SAT Recentering 'Defines Down' Success
When SAT scores were sent home last week, one student in Laguna Hills, California had reason to be happy -- he got a 1,600. A student in Midwood, New York also got a 1,600 on the test, as did 73 other students across the country, triple last year's figure. The reason? The Educational Testing Service, which administers the test, "recentered" scores in order to boost the mean on each section to 500.
The mean for the SAT was last set in 1941, when the average on both the math and the verbal was 500. Since then, and up until last year, verbal scores dropped to 420 and math scores to 478. ETS maintains that inflating scores was necessary because of a more diverse test-taking pool and that the new mean will simplify interpretation of the test. Instead, the scoring change will erase the disproportionate drop in verbal skills, make temporal comparisons next to impossible and reduce the test's ability to distinguish among high-scorers.
One argument in favor of the adjustment is that students in 1941 could tell their relative proficiency in each subject simply by comparing the two scores. A student scoring 550 verbal and 570 math would be above the median in both categories but would be relatively better off in math. Despite the presence of percentile reports for each section, the ETS contends that this comparison is too difficult because the average student today scores 60 points higher on math.
Rather than making the contrast impossible, the aggregate disparity between the sections makes an important point about American student's abilities: Compared with students of 50 years ago, the math skills of today's teenagers are only mildly deficient, whereas their language skills are abominable. Hence, the old scores sent the right message. A student achieving a 480 math and a 420 verbal should not assume that he is well-balanced because he reached the median in both. He, along with most of his peers, should notice the disparity and recognize the disproportionate need for improvement in the verbal arena. Recentering artificially erases this gap.
The second problem is that recentering will complicate comparisons between generations, especially if the ETS makes a habit of changing the scores whenever they slip off the ideal average. Though the immediate function of the SAT is to compare students to their contemporaries, SAT scores are one of the few instruments available to measure the progress or decline of academic achievement over the decades. Simply observing that standards needed to be lowered for the current generation should tell us something, but even with conversion charts, easy comparisons are confounded.

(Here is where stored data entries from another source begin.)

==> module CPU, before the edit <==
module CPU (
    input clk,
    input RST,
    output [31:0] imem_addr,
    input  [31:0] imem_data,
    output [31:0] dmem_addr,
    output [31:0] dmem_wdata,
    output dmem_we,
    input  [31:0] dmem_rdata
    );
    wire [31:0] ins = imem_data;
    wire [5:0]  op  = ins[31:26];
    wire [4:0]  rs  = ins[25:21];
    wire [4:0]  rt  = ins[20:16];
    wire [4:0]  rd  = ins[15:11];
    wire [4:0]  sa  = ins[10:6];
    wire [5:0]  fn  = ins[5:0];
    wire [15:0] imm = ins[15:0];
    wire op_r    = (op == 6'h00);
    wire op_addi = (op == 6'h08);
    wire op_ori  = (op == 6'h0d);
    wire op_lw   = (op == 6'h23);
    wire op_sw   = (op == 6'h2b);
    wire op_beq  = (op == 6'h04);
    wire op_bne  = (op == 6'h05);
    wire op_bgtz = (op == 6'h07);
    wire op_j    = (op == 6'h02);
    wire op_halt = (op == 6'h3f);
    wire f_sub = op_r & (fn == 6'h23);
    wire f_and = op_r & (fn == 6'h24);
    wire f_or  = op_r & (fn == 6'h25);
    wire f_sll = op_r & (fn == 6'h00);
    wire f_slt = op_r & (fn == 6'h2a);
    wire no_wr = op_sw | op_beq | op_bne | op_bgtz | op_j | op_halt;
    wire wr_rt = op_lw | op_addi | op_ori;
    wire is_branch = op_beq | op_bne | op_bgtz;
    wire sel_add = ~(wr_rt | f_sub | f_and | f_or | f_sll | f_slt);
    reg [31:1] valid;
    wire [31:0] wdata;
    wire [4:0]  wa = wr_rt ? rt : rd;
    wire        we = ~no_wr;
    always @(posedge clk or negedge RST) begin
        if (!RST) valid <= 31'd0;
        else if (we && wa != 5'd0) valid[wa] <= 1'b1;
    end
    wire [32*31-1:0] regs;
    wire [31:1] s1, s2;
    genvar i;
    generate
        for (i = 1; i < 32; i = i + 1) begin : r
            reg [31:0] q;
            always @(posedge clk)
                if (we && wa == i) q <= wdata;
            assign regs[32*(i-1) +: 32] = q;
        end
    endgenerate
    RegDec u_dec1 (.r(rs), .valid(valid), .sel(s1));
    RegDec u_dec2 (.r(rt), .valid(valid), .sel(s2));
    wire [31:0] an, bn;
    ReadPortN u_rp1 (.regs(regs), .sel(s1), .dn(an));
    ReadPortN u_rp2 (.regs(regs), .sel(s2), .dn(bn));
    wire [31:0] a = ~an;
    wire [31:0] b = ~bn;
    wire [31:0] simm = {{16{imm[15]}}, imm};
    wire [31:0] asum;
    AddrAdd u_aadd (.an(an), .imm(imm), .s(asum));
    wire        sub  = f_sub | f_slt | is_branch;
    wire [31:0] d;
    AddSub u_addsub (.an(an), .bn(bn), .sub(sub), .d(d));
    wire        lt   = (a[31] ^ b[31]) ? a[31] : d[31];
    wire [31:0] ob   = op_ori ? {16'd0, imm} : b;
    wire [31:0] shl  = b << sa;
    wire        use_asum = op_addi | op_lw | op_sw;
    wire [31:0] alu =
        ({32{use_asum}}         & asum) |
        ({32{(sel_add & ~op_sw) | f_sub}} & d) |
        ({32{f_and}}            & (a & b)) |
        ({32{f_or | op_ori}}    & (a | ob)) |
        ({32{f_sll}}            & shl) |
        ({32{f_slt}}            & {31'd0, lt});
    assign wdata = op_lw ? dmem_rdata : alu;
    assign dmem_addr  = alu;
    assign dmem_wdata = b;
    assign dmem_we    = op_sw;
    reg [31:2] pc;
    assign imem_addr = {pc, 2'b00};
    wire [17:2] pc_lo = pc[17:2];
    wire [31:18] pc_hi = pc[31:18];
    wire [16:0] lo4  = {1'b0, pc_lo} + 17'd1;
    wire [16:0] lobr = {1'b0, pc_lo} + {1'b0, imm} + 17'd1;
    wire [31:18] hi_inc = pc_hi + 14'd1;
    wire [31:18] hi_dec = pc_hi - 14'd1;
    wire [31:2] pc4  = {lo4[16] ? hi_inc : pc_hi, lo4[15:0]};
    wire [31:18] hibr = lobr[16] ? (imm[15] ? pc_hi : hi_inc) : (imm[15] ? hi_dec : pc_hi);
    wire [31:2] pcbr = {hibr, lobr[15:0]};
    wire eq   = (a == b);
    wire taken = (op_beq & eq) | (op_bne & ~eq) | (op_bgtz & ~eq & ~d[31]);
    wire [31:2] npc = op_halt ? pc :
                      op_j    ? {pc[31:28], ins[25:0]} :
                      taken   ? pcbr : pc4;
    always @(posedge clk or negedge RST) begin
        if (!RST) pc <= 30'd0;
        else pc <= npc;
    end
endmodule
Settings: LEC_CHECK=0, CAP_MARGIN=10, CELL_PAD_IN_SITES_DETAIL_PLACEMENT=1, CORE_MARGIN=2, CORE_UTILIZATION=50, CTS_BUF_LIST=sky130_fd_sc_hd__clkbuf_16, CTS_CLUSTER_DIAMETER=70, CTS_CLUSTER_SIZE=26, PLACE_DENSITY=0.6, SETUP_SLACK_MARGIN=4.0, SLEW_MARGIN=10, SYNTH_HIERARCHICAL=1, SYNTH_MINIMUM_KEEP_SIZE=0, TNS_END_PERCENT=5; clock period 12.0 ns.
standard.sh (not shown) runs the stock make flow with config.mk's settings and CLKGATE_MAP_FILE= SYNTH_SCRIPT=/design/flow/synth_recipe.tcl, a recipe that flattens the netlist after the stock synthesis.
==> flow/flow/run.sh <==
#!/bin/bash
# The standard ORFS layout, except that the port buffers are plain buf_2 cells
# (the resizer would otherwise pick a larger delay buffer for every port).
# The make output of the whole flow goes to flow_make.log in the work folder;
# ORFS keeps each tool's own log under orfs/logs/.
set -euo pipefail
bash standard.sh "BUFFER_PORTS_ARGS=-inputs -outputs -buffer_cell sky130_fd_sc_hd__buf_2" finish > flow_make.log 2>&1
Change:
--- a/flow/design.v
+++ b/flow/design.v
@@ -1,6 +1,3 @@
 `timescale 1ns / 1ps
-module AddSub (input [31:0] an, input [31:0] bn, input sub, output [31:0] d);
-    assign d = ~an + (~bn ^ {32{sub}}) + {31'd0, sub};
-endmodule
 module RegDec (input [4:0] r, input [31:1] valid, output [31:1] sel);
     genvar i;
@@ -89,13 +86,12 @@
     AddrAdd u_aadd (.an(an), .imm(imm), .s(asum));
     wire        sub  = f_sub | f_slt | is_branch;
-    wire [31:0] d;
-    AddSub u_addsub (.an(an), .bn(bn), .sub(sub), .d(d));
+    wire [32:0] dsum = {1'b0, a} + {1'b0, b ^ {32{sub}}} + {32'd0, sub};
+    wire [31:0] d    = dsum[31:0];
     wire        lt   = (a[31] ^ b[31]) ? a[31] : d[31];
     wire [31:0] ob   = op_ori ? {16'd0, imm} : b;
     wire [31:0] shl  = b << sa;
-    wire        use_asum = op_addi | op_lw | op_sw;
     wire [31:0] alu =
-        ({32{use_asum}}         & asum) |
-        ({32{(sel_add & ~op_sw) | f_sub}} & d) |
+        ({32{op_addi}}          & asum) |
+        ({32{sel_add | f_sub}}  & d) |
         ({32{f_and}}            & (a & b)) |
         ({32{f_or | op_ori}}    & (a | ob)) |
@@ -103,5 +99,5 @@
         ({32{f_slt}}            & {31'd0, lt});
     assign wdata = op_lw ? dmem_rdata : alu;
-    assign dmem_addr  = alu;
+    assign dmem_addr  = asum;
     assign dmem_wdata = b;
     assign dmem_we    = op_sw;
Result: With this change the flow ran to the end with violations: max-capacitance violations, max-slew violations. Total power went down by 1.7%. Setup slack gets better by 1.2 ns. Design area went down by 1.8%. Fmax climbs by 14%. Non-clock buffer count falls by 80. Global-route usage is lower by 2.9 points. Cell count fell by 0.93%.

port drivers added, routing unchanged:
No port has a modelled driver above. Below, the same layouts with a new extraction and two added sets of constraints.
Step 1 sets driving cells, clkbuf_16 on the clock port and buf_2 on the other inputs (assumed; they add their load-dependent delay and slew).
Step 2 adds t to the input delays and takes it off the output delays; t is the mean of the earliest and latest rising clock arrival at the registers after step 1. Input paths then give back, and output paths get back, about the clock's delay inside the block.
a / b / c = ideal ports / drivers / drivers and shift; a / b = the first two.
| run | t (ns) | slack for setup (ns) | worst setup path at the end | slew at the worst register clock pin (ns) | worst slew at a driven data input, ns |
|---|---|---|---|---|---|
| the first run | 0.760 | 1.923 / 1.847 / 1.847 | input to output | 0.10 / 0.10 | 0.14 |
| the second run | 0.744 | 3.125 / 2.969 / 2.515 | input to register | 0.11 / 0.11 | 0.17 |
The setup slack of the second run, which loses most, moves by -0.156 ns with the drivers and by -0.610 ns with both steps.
Context: an optimization exercise on an open-source flow, tuned for small area. The choices shown serve that exercise and are no tape-out recipe.
In this exercise RTL edits were held to simulation tests only and were not proved equivalent to the original.

exp/ember:
## ERM16_microprocessor
module ERM16_microprocessor (input logic init,clk,input logic [15:0] DI,output logic [15:0] ADDR_BUS,DO,output logic wrmem,ioe,intreq);
Size in the first run: about 2,600 cells after synthesis, ~300 flip-flops, roughly 53 I/O pins, about 21,000 um^2 of cells after synthesis.
Settings: LEC_CHECK=0, ABC_AREA=1, CAP_MARGIN=20, CORE_MARGIN=2, CORE_UTILIZATION=65, CTS_BUF_LIST=sky130_fd_sc_hd__clkbuf_8, CTS_CLUSTER_DIAMETER=60, CTS_CLUSTER_SIZE=16, PLACE_DENSITY=0.8, SLEW_MARGIN=20; clock period 30.0 ns.
standard.sh (not shown) runs the stock make flow with config.mk's settings and CLKGATE_MAP_FILE= SYNTH_SCRIPT=/design/flow/synth_recipe.tcl, a recipe that flattens the netlist after the stock synthesis.
==> flow/flow/run.sh <==
#!/bin/bash
# The standard layout (standard.sh, unchanged), with the input and output port buffers
# made from the smallest buffer cell instead of the flow's default. Every port still gets
# its own buffer. All of make's output goes to standard_flow.log in this folder.
set -euo pipefail
export BUFFER_PORTS_ARGS="-buffer_cell sky130_fd_sc_hd__buf_1"
bash standard.sh > standard_flow.log 2>&1
Input-level comparison between exp/delta and exp/ember:
- changing CORE_UTILIZATION from 65 to 55
- changing PLACE_DENSITY from 0.8 to 0.7
==> flow/flow/run.sh <==
#!/bin/bash
# The standard layout (standard.sh, unchanged), with two settings passed to ORFS:
# - the input and output port buffers are made from the smallest buffer cell (every port
#   still gets its own buffer);
set -euo pipefail
export BUFFER_PORTS_ARGS="-buffer_cell sky130_fd_sc_hd__buf_1"
export CTS_ARGS="-sink_clustering_enable -repair_clock_nets -sink_clustering_size 16 -sink_clustering_max_diameter 60 -buf_list sky130_fd_sc_hd__clkbuf_8 -dont_use_dummy_load"
bash standard.sh > standard_flow.log 2>&1
[summary]
- exp/delta vs exp/ember: hold slack down in exp/delta
- Taking exp/ember as the reference, in exp/delta layout overhead on the synthesized area lower.
- Max insertion delay to the later sink of the worst-skew pair across exp/ember and exp/delta: exp/delta
- Compared with exp/ember, in exp/delta final cell count climbed 43, number of iterations in the first detailed-routing pass climbed 2, sequential share of layout area climbed 0.19 points.
From an optimization exercise on the open Yosys and OpenROAD flow, aimed at small area; shortcuts taken in it are not production practice. Where RTL was checked, it was by simulation tests only, not by an equivalence proof against the original. The clock input has no modelled driver; a real chip could not lean on it and would need a root buffer or a full tree. No activity file was given, so power comes from the tool's default toggle rates.

==> flow/design.v <==
module uart(clock, reset, tx);
input clock, reset;
output tx;
localparam [15:0] TAPS = 16'b1000100000000101;
localparam [15:0] Z    = 16'b1100111111100001;
localparam [15:0] X1   = 16'b0110011111110000;
localparam [15:0] X3   = 16'b1111000011000001;
localparam [15:0] PB   = 16'b1010101010101010;
localparam [3:0] PR = 4'b0000;
localparam [5:0] PJ = 6'b000000;
localparam [255:0] ROM = 256'b1111111111111111111111111111111110000101001111111001000010111111101100100011111110110110001111111011100100111111101101111011111110111011101111111001000000111111101101111011111110110110001111111011011000111111101100101011111110110100001111111111111111111111;
reg [15:0] bq;
reg [3:0] rq;
reg [5:0] jq;
wire [15:0] b = bq ^ PB;    
wire [3:0] r = rq ^ PR;        
wire [5:0] j = jq ^ PJ;   
wire tick = (b == X1);
wire jhi  = (|j[5:4]) | (j[3] & j[2] & j[1]);           
wire pend = (j[0] & j[1] & j[3] & j[4] & j[5]) & (r[0] & r[3]) & (b == X3);
wire fb   = (^(b & TAPS)) ^ (tick & !jhi);
wire [4:0] r1 = {1'b0, r} + 5'd1;
always @(posedge clock) begin
  if (!reset || pend) bq <= Z ^ PB;
  else bq <= {b[14:0], fb} ^ PB;
  if (!reset || pend) begin
    rq <= 4'd15 ^ PR;
    jq <= PJ;
  end else if (tick) begin
    rq <= (r1[4] ? {1'b0, !jhi, !jhi, 1'b0} : r1[3:0]) ^ PR;
    if (r1[4]) jq <= (j + 6'd1) ^ PJ;
  end
end
assign tx = !reset | jhi | ROM[{j[3:0], r}];
endmodule
==> flow/config.mk <==
export PLATFORM = sky130hd
export DESIGN_NAME = uart
export DESIGN_NICKNAME = uart
export VERILOG_FILES = /design/flow/design.v
export SDC_FILE = /design/flow/constraint.sdc
export NUM_CORES = 4
export LEC_CHECK = 0
export CAP_MARGIN = 20
export CORE_AREA = 3 3 61 61
export DIE_AREA = 0 0 64 64
export SLEW_MARGIN = 20
==> flow/constraint.sdc <==
create_clock -name core_clock -period 10.0 [get_ports {clock}]
set_input_delay 2.0000 -clock core_clock [delete_from_list [all_inputs] [get_ports {clock}]]
set_output_delay 2.0000 -clock core_clock [all_outputs]
set_load 0.01 [all_outputs]
standard.sh (not shown) runs the stock make flow with config.mk's settings and CLKGATE_MAP_FILE= SYNTH_SCRIPT=/design/flow/synth_recipe.tcl, a recipe that flattens the netlist after the stock synthesis.
==> flow/flow/run.sh <==
#!/bin/bash
# Own flow: the standard layout (standard.sh) with three changes:
# - synthesis maps for area: flow/my_synth.tcl wraps synth_recipe.tcl and swaps ABC's script
#   for flow/area.abc; ADDER_MAP_FILE is empty so adders go through ABC, not ha/fa cells;
# - CTS inserts no dummy loads, and flow/post_cts.tcl collapses the small tree to one buffer;
# - port buffers are buf_1.
# make's full output is in flow_make.log, each ORFS step's log under orfs/logs/.
set -euo pipefail
W=$(pwd)
export FLOW_SYNTH_TCL="$W/synth_recipe.tcl"
export MY_ABC_SCRIPT="$W/flow/area.abc"
export CTS_ARGS="-sink_clustering_enable -repair_clock_nets -dont_use_dummy_load -buf_list sky130_fd_sc_hd__clkbuf_8"
export POST_CTS_TCL="$W/flow/post_cts.tcl"
export ROOT_CLKBUF=sky130_fd_sc_hd__clkbuf_16
export BUFFER_PORTS_ARGS="-buffer_cell sky130_fd_sc_hd__buf_1"
sed -e "s#SYNTH_SCRIPT=[^ ]*#SYNTH_SCRIPT=$W/flow/my_synth.tcl ADDER_MAP_FILE= #" standard.sh > my_standard.sh
bash my_standard.sh > "$W/flow_make.log" 2>&1
Other scripts of this flow, unchanged in this note and not shown: flow/flow/area.abc, flow/flow/my_synth.tcl, flow/flow/post_cts.tcl
Rerun with:
==> flow/design.v (replaced) <==
module uart(clock, reset, tx);
input clock, reset;
output tx;
localparam [15:0] TAPS = 16'b1000100000000101;
localparam [15:0] Z    = 16'b1100111111100001;
localparam [15:0] X1   = 16'b0110011111110000;
localparam [15:0] X3   = 16'b1111000011000001;
localparam [15:0] PB   = 16'b1010101010101010;
localparam [3:0] PR = 4'b0101;
localparam [5:0] PJ = 6'b010101;
localparam [255:0] ROM = 256'b1111111111111111111111111111111111111110000101001111111001000010111111101100100011111110110110001111111011100100111111101101111011111110111011101111111001000000111111101101111011111110110110001111111011011000111111101100101011111110110100001111111111111111;
reg [15:0] bq;
reg [3:0] rq;
reg [5:0] jq;
wire [15:0] b = bq ^ PB;    
wire [3:0] r = rq ^ PR;        
wire [5:0] j = jq ^ PJ;   
wire tick = (b == X1);
wire jhi  = (|j[5:4]) | (j[3] & j[2] & j[1]);           
wire msg  = !jhi && (j[3:0] != 4'd0);                    
wire rw   = msg ? (r == 4'd9) : (r == 4'd15);
wire pend = (j[0] & j[1] & j[3] & j[4] & j[5]) & (r[0] & r[1]) & (b == X3);
wire fb   = (^(b & TAPS)) ^ (tick & !jhi);
always @(posedge clock) begin
  if (!reset || pend) bq <= Z ^ PB;
  else bq <= {b[14:0], fb} ^ PB;
  if (!reset || pend) begin
    rq <= 4'd15 ^ PR;
    jq <= PJ;
  end else if (tick) begin
    rq <= (rw ? 4'd0 : r + 4'd1) ^ PR;
    if (rw) jq <= (j + 6'd1) ^ PJ;
  end
end
assign tx = !reset | jhi | ROM[{j[3:0], r}];
endmodule
=> Routed wire length drops by 6.2%; die area does not change; cell area drops by 0.78%; hold slack stays flat; total power drops by 1.1%.
For the first run of this note, only the layout was checked, not whether the RTL still works.

-- re-timing with driven ports --
The flow's constraints put no driver on any port. The routed layouts listed below were extracted and timed again, unchanged, in two steps.
Step 1, drivers: a clkbuf_16 drives clock and a buf_2 each remaining input, both assumed.
Step 2 times the ports against the registers' clock, not the clock port: input delays grow and output delays shrink by t, the midpoint of the rising clock arrivals with the driver on.
Slacks: no drivers / after step 1 / after step 2; pairs: no drivers / after step 1.
| run | t (ns) | setup slack, ns | worst slew at a driven data input, ns |
|---|---|---|---|
| the first run | 0.187 | 5.204 / 5.181 / 5.181 | 0.03 |
| the second run | 0.181 | 5.213 / 5.191 / 5.191 | 0.03 |
After both steps every run listed still meets setup and hold. For the first run, which loses most, drivers alone change the setup slack by -0.023 ns; drivers and shift together by -0.023 ns.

Finally, the recentering reduces the number of scores available to distinguish among above-average students. To understand this effect, imagine a test with only one possible outcome. Regardless of the raw total, the reported score is the same for everyone. Hence, it provides no information. A test with two outcomes would be somewhat better, splitting its subjects into two groups. As more outcomes are added, the test becomes more useful.
With a higher median, the SAT has fewer scores available to distinguish among the top 50 percent. In fact, it is now possible to reach 1600 while missing up to four questions. Thus, students with perfect performances receive scores identical to those of students who make several errors. This effect is repeated all along the top half of the scale. Though the difference between 1600 and 1590 may seem small, the purpose of the SAT is to point out minor differences among the 2 million students taking the test.

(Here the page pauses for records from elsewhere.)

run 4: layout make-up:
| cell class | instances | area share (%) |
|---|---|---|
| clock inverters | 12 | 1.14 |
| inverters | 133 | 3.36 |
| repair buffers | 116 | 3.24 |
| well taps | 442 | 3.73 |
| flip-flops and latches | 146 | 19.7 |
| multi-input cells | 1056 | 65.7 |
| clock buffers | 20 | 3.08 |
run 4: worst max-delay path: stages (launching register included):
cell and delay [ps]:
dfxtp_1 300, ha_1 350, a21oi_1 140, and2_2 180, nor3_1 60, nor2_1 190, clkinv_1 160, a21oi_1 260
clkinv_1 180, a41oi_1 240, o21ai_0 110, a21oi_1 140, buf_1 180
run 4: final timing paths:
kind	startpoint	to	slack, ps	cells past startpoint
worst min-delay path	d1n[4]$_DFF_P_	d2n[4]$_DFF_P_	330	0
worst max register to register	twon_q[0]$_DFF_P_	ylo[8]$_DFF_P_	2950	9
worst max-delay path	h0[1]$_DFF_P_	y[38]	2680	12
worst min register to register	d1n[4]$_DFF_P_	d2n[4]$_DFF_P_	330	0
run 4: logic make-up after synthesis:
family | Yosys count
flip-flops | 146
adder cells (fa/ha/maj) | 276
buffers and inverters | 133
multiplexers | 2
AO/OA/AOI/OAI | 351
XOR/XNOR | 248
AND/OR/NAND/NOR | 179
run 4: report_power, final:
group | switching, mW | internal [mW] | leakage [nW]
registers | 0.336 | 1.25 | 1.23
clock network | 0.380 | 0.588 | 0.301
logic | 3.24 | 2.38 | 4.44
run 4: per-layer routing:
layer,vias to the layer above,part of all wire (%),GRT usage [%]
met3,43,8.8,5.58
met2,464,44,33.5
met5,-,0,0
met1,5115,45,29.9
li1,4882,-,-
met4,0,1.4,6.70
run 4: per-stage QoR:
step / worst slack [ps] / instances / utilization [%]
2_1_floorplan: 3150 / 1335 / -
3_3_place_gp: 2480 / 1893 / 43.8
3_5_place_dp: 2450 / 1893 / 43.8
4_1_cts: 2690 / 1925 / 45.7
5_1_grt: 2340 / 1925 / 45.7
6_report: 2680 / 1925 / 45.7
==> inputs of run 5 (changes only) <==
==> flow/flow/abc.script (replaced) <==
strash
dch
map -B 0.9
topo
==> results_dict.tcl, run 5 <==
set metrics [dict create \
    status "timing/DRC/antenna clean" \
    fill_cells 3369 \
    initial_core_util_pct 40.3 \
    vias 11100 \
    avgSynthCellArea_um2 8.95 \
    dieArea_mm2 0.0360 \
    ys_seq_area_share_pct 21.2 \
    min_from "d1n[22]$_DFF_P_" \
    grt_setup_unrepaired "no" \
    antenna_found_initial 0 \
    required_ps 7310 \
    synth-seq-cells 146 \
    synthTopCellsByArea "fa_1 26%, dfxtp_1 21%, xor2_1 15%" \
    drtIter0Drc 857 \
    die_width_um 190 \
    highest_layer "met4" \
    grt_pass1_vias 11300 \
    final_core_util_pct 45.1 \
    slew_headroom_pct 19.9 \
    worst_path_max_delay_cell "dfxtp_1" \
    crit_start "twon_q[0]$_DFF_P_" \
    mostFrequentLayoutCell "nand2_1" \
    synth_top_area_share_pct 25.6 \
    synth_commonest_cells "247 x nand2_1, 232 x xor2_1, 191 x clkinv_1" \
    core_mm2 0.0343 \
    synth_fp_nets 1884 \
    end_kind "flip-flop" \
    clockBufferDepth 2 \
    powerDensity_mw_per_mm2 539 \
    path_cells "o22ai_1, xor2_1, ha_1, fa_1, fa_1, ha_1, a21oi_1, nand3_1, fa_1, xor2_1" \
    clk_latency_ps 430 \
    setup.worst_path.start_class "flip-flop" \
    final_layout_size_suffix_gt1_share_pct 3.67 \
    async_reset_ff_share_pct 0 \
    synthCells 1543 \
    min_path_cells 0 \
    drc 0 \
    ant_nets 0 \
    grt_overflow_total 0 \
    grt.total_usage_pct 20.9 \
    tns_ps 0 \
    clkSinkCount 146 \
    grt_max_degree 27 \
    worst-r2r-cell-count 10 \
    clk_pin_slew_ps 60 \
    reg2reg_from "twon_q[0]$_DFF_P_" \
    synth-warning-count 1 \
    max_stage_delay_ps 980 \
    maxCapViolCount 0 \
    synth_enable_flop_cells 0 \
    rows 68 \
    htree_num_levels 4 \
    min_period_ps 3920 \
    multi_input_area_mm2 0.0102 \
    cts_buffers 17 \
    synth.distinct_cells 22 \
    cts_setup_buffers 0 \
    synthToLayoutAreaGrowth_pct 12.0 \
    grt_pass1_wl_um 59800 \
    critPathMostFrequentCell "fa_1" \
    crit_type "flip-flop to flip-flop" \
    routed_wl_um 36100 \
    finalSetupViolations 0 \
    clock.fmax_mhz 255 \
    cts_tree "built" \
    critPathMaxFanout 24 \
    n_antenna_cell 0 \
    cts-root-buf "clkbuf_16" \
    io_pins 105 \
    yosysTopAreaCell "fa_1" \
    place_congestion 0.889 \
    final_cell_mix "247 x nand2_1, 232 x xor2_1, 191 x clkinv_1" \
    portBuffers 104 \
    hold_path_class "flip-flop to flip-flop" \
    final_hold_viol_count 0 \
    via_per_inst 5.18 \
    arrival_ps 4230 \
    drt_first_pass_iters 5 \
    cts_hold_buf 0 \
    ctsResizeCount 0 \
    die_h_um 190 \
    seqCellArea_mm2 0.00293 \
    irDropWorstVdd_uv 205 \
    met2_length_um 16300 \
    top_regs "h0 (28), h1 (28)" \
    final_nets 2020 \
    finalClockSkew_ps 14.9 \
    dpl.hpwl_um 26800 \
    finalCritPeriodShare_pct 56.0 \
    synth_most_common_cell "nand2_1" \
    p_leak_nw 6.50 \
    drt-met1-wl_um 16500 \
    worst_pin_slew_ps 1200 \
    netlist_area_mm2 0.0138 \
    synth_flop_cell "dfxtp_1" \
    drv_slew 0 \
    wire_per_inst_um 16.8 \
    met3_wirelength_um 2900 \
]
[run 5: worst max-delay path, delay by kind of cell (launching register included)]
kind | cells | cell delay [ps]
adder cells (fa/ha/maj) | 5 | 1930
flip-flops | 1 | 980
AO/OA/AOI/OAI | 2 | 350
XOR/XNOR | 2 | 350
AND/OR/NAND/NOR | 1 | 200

Of course, the result is reversed at the bottom. Lower-achieving students will now get a more accurate picture of their performance. However, the lower half of SAT-takers is less likely to apply to or be accepted by colleges or to take a job where verbal and math skills are crucial. Consequently, making very fine distinctions among those students is unimportant.
Discerning among the thousands of well-qualified applicants to top-level colleges, on the other hand, is a difficult and important task. Since, for better or worse, the SAT plays such a crucial role in determining a student's future, it should be calibrated to perform especially well among those who, it predicts, are the nation's future scholars, engineers and leaders. If fewer students today can meet yesterday's standards, the drop in scores reflects real change, not a statistical anomaly. The top 600 points should continue to be reserved for students who perform well against absolute standards.
Above all, the shift is emblematic of the move to define-down success. It may allow students who do not understand percentiles to interpret their scores more easily, but it does so at the cost of functionality. By forcing scores into a statistical target, ETS erases an academic decline which should be confronted, not accommodated.